**** Input for this task ****

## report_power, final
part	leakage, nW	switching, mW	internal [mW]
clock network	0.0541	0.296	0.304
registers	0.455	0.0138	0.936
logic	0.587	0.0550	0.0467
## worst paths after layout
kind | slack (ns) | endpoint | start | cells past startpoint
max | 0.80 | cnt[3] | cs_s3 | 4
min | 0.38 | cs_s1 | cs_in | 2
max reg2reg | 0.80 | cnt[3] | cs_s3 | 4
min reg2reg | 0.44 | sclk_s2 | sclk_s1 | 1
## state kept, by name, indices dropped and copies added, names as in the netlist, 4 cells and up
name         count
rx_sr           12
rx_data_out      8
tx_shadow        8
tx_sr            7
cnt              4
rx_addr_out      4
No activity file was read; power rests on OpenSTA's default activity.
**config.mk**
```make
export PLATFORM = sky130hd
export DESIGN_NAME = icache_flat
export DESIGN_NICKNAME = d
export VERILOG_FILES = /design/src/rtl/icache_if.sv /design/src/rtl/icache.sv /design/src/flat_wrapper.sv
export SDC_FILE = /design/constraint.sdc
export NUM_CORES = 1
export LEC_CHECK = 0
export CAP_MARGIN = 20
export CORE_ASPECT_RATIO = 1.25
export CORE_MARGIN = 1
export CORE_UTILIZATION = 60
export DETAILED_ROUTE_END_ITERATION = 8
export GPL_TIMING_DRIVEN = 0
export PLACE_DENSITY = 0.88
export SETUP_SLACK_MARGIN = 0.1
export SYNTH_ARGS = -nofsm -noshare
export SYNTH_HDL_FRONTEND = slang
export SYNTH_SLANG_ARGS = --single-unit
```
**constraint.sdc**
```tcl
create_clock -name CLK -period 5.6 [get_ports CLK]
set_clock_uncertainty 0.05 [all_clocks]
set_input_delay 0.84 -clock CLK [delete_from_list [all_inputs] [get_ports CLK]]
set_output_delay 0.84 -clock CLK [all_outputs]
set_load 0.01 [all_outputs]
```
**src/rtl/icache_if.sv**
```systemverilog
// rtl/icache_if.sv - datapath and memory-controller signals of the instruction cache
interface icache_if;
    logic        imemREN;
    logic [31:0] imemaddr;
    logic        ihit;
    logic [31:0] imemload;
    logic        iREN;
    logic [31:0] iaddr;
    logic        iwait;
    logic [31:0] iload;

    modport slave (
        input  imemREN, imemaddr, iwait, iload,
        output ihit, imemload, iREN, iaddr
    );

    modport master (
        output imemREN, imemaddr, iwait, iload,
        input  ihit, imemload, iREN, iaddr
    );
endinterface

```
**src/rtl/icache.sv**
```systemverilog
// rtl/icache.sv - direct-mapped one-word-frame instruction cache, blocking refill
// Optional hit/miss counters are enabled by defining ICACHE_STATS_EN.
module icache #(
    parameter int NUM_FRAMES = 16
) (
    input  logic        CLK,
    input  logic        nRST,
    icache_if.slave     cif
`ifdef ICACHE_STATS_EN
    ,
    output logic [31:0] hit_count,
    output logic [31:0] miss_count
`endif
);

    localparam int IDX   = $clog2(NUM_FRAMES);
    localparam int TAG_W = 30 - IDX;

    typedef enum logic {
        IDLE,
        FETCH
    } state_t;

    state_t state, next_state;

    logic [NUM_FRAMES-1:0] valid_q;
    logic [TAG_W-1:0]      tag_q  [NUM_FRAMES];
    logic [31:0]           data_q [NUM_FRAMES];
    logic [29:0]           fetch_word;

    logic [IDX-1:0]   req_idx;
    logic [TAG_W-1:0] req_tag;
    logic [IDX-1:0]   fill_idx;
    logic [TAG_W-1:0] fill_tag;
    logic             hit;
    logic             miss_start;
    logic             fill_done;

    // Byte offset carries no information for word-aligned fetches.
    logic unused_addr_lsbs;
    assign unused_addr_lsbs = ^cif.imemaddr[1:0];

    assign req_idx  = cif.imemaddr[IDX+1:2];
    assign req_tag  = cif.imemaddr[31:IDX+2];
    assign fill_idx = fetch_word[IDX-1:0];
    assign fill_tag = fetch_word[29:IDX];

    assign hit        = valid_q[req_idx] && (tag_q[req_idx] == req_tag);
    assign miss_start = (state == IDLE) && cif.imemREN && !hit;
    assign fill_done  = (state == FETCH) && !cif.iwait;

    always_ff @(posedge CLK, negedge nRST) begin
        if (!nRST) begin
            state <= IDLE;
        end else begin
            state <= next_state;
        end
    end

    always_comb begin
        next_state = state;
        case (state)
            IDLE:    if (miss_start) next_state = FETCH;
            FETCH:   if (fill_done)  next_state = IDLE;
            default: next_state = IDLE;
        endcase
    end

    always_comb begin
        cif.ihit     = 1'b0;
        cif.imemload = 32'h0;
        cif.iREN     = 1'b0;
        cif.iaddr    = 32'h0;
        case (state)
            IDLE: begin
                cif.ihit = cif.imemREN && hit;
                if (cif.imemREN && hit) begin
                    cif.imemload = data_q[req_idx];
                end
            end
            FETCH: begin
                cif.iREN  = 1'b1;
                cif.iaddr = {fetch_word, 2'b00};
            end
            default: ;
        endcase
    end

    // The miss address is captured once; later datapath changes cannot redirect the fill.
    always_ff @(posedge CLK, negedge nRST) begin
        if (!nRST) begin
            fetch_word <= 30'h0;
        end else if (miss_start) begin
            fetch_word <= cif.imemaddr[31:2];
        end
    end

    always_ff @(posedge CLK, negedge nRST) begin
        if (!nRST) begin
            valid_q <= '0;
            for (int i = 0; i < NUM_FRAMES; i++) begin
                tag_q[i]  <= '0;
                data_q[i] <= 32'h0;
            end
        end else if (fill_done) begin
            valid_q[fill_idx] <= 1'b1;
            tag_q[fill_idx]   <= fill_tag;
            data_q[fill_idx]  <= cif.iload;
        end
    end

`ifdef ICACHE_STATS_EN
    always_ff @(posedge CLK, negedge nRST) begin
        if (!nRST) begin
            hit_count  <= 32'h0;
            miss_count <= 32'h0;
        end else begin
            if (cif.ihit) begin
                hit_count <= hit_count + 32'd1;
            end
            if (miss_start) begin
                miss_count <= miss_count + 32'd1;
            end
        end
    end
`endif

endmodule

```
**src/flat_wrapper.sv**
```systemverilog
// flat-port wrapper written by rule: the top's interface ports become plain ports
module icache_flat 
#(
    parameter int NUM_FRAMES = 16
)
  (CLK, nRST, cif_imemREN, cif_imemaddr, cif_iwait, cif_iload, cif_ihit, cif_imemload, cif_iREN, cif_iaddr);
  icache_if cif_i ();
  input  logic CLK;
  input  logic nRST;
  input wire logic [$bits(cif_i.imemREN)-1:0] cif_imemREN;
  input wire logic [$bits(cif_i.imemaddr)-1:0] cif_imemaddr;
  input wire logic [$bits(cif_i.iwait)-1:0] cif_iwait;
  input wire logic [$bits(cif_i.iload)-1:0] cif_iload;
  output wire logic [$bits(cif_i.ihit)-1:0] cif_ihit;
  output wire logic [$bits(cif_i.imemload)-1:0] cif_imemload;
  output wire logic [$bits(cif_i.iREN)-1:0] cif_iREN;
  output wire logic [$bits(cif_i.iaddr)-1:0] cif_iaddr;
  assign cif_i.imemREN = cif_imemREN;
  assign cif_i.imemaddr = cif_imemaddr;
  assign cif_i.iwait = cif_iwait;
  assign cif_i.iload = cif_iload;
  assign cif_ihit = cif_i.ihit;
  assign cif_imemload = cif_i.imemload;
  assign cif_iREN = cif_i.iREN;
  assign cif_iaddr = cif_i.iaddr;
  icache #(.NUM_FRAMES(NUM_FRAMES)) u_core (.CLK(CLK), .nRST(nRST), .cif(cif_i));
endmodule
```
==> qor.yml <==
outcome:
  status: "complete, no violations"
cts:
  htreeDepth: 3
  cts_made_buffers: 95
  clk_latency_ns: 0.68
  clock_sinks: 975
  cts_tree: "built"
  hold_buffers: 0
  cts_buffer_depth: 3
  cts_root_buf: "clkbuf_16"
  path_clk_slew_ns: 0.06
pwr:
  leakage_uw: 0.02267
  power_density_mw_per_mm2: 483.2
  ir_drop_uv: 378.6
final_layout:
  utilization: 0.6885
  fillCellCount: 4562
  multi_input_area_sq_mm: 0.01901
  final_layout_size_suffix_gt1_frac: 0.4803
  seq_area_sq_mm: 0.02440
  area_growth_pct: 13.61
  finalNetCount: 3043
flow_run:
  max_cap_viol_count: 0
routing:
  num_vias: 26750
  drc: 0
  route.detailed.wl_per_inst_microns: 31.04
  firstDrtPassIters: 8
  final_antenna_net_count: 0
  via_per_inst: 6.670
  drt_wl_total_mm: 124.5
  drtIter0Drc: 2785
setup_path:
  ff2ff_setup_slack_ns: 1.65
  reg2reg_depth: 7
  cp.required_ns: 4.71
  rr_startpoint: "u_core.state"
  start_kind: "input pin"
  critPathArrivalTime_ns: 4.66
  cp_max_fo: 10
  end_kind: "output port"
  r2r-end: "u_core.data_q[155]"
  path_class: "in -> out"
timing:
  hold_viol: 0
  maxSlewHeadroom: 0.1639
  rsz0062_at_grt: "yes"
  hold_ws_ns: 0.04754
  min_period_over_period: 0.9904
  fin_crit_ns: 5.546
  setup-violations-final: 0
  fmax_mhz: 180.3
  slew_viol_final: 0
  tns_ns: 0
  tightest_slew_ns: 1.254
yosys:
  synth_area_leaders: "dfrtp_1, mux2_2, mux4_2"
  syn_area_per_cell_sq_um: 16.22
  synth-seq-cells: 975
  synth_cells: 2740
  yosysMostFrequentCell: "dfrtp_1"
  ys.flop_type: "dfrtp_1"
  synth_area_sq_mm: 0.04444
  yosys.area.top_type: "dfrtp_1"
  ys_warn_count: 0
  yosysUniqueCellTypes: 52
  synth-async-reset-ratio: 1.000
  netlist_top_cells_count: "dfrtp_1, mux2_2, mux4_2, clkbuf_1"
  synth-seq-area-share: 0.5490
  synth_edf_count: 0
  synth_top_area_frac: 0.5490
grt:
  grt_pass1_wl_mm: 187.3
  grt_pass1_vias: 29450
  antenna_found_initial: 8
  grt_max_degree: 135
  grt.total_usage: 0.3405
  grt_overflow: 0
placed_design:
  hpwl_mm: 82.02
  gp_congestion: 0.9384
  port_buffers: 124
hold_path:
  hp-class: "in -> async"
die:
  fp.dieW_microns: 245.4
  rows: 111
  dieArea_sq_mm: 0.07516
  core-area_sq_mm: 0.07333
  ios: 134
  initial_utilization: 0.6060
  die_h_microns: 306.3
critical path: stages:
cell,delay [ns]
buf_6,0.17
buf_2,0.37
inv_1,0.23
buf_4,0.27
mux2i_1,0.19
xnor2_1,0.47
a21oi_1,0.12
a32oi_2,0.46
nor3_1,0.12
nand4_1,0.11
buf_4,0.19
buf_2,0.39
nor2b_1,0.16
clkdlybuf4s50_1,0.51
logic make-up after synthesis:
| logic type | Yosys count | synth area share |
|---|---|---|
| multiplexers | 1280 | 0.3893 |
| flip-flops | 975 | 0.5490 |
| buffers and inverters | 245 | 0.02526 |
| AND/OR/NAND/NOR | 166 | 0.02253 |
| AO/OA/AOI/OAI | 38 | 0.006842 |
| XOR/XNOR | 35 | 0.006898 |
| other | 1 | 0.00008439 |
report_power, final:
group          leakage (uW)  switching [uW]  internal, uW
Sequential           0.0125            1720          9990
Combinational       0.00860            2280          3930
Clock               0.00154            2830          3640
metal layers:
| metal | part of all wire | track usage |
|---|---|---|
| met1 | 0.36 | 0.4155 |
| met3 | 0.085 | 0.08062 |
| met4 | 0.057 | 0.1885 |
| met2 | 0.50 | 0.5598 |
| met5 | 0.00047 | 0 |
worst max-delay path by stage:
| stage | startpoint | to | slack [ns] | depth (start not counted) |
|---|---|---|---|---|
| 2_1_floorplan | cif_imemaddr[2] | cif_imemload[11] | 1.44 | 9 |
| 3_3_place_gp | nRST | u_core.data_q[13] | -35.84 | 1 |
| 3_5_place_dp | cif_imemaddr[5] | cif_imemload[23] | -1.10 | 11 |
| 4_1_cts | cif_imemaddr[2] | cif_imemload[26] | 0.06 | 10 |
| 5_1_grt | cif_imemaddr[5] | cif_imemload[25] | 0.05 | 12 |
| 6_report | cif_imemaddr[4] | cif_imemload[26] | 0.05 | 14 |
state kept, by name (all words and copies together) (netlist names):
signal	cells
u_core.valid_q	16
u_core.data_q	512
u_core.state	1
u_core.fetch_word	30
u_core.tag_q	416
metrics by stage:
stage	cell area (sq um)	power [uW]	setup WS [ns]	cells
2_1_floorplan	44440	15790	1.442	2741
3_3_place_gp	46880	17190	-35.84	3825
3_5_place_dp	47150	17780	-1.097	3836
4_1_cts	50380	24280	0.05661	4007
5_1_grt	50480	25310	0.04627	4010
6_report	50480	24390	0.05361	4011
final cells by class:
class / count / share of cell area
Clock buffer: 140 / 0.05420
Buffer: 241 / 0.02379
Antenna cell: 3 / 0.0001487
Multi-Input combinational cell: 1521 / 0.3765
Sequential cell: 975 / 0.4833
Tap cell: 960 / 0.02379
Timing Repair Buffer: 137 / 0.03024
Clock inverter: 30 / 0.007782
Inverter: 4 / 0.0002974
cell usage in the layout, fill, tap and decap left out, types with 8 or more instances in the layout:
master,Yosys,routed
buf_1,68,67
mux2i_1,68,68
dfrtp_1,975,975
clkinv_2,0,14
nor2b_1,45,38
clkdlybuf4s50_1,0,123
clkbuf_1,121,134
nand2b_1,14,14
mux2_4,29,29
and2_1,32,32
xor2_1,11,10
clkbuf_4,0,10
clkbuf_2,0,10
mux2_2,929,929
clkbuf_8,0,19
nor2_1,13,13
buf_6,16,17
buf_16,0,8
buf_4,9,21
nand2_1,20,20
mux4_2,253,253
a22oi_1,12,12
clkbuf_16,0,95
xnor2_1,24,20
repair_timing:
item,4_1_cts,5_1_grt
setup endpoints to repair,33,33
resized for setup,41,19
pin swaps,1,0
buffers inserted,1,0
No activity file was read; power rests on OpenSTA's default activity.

****

- [Task]: Restate word for word the entries above from the line with "path_clk_slew_ns: 0.06" through the line with "reg2reg_depth: 7", inclusive, leaving out everything else.

- [Written response]:
  path_clk_slew_ns: 0.06
pwr:
  leakage_uw: 0.02267
  power_density_mw_per_mm2: 483.2
  ir_drop_uv: 378.6
final_layout:
  utilization: 0.6885
  fillCellCount: 4562
  multi_input_area_sq_mm: 0.01901
  final_layout_size_suffix_gt1_frac: 0.4803
  seq_area_sq_mm: 0.02440
  area_growth_pct: 13.61
  finalNetCount: 3043
flow_run:
  max_cap_viol_count: 0
routing:
  num_vias: 26750
  drc: 0
  route.detailed.wl_per_inst_microns: 31.04
  firstDrtPassIters: 8
  final_antenna_net_count: 0
  via_per_inst: 6.670
  drt_wl_total_mm: 124.5
  drtIter0Drc: 2785
setup_path:
  ff2ff_setup_slack_ns: 1.65
  reg2reg_depth: 7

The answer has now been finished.